- Problem description: Return exactly the lines of the records below, starting at the line that contains "nand3 | 1 | 5.00 |" and ending at the line that contains "[per-layer routing]", with both of those lines kept.
BEGIN Input data
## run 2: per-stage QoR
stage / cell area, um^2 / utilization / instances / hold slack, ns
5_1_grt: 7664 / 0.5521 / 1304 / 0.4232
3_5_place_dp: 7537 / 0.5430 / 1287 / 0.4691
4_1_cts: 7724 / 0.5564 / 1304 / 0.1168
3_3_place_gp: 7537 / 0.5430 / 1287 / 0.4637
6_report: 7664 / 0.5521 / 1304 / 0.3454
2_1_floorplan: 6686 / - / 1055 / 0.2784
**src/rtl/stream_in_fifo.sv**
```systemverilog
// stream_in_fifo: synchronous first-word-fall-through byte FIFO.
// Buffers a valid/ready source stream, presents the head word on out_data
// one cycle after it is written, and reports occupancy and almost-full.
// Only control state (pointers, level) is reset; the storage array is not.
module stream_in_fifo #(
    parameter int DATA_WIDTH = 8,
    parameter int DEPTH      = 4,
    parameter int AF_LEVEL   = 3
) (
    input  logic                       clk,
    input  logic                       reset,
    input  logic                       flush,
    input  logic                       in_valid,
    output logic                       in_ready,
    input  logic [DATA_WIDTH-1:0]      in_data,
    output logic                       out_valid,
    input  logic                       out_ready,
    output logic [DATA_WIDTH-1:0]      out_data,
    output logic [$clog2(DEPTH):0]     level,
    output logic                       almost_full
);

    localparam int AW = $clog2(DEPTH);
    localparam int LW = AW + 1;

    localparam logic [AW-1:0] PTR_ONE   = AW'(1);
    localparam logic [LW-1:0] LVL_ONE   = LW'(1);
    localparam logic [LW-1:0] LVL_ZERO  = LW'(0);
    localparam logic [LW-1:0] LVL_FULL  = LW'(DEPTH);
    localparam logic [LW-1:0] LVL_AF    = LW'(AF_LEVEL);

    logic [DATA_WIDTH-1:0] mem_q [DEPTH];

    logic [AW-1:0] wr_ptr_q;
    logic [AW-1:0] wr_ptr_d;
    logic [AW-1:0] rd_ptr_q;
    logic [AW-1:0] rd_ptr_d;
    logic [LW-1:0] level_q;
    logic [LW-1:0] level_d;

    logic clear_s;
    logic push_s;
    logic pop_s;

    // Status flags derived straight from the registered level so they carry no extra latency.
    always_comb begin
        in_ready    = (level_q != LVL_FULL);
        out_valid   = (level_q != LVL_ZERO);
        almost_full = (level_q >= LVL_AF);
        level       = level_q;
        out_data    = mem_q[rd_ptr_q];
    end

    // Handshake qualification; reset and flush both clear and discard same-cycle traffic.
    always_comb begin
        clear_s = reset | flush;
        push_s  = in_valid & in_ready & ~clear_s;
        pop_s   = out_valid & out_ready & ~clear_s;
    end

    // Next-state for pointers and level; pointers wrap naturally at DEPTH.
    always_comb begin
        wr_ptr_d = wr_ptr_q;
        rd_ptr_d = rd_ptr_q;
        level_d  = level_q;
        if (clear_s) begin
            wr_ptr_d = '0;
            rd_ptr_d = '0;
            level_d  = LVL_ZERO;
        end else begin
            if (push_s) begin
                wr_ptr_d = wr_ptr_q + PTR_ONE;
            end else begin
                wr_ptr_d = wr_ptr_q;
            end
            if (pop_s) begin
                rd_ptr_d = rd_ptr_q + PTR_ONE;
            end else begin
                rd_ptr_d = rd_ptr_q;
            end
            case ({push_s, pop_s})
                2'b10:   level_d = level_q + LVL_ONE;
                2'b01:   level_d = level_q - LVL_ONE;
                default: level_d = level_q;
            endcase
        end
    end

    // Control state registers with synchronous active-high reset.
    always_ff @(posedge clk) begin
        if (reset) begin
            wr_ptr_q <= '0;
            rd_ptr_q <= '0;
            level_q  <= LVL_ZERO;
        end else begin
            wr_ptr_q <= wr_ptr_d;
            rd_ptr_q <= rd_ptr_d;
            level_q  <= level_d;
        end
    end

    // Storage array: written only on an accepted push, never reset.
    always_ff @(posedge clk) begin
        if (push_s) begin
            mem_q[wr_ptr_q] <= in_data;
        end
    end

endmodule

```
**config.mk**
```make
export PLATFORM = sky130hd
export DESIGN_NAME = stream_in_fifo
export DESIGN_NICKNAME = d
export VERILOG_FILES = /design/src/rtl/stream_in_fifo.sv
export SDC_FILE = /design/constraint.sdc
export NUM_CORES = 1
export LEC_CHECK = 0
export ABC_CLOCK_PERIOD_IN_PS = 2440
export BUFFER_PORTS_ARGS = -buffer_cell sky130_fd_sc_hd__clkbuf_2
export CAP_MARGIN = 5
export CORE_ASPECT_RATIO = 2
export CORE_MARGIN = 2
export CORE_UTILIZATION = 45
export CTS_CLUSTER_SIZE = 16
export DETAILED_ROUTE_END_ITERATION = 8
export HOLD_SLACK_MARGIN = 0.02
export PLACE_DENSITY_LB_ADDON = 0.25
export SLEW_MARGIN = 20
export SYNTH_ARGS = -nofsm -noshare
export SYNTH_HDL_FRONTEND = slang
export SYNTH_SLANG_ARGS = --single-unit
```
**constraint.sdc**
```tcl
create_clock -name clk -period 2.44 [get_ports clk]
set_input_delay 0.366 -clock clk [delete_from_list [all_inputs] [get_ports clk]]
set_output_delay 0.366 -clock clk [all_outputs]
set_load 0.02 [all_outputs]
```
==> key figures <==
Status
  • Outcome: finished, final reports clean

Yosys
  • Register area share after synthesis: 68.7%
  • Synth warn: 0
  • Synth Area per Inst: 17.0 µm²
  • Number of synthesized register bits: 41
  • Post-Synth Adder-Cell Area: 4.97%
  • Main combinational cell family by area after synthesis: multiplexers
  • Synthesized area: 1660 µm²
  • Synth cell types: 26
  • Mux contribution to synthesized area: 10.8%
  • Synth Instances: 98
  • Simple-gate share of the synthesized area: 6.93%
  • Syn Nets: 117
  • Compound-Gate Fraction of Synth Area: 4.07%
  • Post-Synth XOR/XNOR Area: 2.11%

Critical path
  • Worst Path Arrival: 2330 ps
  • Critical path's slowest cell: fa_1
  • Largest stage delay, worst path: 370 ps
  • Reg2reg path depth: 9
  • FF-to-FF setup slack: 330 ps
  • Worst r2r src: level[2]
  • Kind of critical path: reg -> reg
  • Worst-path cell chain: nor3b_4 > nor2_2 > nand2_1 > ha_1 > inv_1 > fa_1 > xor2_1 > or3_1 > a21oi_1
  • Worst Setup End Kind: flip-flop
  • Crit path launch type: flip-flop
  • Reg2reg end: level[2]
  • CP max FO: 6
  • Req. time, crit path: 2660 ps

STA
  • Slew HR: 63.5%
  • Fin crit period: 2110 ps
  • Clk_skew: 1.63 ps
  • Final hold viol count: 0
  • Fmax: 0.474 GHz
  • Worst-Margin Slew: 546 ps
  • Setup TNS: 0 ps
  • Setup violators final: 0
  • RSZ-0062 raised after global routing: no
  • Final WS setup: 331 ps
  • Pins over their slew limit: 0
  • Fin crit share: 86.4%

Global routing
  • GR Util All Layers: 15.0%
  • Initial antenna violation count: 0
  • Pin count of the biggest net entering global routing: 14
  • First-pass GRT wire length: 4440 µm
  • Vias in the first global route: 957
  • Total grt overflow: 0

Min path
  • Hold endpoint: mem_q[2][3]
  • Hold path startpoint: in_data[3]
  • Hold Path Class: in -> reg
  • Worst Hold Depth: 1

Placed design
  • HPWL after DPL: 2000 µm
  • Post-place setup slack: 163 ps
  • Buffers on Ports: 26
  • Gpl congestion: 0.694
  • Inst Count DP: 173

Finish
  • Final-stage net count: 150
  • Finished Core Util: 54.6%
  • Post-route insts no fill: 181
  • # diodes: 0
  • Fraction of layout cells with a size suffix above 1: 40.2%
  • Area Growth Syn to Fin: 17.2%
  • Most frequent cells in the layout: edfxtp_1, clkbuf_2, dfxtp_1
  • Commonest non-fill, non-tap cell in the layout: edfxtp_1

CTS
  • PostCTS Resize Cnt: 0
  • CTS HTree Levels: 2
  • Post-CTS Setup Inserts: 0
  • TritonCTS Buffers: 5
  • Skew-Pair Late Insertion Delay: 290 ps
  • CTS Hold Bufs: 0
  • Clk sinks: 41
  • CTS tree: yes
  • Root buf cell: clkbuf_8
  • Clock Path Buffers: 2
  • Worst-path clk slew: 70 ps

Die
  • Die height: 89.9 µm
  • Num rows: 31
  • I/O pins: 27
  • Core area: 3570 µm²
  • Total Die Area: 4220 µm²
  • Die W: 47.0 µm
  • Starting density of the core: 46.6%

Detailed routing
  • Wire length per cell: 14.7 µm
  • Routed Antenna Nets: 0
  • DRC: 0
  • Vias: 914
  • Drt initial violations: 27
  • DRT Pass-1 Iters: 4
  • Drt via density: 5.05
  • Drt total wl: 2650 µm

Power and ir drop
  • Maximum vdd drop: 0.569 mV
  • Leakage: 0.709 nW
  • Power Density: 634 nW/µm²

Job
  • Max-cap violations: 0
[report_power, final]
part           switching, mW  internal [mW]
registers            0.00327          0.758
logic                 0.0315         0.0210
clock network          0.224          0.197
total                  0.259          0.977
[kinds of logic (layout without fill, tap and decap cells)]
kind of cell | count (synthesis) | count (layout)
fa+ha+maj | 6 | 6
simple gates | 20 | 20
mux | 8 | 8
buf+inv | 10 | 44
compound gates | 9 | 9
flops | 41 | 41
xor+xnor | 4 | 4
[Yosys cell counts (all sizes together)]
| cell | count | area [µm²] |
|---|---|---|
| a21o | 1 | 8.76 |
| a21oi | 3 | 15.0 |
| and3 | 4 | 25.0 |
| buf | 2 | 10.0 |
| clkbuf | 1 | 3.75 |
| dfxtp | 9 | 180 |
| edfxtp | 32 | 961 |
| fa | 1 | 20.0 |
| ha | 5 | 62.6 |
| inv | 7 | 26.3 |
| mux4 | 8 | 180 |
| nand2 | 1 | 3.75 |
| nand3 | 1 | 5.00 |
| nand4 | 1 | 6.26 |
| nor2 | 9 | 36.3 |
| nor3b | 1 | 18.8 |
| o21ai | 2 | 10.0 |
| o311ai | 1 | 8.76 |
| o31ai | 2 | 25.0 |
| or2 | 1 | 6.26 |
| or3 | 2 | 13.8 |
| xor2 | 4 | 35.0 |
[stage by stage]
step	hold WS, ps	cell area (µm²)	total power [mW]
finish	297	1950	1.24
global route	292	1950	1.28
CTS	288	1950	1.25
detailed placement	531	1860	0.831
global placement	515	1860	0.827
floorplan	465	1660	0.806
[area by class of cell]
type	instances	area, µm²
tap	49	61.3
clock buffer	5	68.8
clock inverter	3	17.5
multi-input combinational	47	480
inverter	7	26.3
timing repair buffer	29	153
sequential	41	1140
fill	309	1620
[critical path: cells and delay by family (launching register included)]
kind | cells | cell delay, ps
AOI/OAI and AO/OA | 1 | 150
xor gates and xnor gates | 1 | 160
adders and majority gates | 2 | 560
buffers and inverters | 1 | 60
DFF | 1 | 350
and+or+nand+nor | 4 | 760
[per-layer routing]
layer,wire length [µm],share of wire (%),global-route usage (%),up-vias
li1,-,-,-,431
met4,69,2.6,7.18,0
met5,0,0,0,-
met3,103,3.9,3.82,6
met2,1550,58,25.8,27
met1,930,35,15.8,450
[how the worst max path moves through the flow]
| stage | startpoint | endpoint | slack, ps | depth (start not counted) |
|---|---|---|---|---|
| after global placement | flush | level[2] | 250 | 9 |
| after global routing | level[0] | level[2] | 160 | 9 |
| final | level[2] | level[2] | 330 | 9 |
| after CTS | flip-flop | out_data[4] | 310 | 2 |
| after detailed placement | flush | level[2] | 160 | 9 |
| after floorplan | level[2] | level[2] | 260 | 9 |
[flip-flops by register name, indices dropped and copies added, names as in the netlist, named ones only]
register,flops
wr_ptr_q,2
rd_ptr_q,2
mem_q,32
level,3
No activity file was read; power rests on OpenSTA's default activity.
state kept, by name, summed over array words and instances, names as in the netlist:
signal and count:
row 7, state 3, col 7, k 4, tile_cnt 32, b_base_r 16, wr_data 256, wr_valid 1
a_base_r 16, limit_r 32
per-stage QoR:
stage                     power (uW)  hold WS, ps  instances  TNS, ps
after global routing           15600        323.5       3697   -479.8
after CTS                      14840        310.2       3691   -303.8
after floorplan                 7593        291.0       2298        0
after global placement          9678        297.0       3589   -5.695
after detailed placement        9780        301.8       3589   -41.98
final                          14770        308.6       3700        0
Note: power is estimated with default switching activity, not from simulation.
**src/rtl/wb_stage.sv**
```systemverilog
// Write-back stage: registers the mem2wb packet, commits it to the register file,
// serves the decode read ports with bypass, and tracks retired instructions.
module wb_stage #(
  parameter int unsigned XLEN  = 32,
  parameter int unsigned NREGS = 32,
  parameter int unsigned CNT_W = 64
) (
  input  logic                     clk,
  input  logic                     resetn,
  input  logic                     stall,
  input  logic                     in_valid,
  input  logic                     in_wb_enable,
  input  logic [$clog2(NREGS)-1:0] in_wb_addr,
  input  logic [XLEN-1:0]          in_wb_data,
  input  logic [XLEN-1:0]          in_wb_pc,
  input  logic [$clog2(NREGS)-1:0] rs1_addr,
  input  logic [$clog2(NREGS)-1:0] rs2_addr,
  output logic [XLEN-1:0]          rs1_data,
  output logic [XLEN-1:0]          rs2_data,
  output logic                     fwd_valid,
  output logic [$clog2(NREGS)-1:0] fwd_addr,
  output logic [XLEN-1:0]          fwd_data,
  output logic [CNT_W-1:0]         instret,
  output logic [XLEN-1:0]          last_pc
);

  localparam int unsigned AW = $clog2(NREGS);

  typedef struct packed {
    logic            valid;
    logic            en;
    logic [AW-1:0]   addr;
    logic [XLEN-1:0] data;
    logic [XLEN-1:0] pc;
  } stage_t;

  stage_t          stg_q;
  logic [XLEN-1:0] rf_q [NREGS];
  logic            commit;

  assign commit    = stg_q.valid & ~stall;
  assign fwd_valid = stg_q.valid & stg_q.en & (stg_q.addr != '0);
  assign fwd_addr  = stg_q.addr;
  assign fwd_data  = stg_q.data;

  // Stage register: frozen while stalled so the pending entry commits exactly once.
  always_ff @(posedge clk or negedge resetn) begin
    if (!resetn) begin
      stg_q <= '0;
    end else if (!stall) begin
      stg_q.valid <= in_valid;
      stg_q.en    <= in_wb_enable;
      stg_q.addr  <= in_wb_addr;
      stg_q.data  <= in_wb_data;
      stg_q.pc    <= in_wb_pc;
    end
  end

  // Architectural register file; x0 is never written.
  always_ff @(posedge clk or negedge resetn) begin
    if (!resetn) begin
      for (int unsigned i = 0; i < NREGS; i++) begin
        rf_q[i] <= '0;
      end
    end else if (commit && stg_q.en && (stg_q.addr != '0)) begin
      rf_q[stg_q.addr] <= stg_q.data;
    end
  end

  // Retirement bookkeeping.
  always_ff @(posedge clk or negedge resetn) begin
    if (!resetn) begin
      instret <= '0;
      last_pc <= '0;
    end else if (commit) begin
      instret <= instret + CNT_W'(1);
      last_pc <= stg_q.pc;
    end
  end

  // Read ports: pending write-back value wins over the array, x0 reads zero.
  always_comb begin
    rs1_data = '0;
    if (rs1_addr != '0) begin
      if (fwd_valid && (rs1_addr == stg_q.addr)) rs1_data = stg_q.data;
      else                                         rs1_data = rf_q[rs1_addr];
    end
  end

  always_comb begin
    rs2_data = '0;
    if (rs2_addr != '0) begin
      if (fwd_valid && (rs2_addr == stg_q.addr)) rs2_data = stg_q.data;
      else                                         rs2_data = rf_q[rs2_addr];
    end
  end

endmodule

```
END Input data
- Exercise response:
| nand3 | 1 | 5.00 |
| nand4 | 1 | 6.26 |
| nor2 | 9 | 36.3 |
| nor3b | 1 | 18.8 |
| o21ai | 2 | 10.0 |
| o311ai | 1 | 8.76 |
| o31ai | 2 | 25.0 |
| or2 | 1 | 6.26 |
| or3 | 2 | 13.8 |
| xor2 | 4 | 35.0 |
[stage by stage]
step	hold WS, ps	cell area (µm²)	total power [mW]
finish	297	1950	1.24
global route	292	1950	1.28
CTS	288	1950	1.25
detailed placement	531	1860	0.831
global placement	515	1860	0.827
floorplan	465	1660	0.806
[area by class of cell]
type	instances	area, µm²
tap	49	61.3
clock buffer	5	68.8
clock inverter	3	17.5
multi-input combinational	47	480
inverter	7	26.3
timing repair buffer	29	153
sequential	41	1140
fill	309	1620
[critical path: cells and delay by family (launching register included)]
kind | cells | cell delay, ps
AOI/OAI and AO/OA | 1 | 150
xor gates and xnor gates | 1 | 160
adders and majority gates | 2 | 560
buffers and inverters | 1 | 60
DFF | 1 | 350
and+or+nand+nor | 4 | 760
[per-layer routing]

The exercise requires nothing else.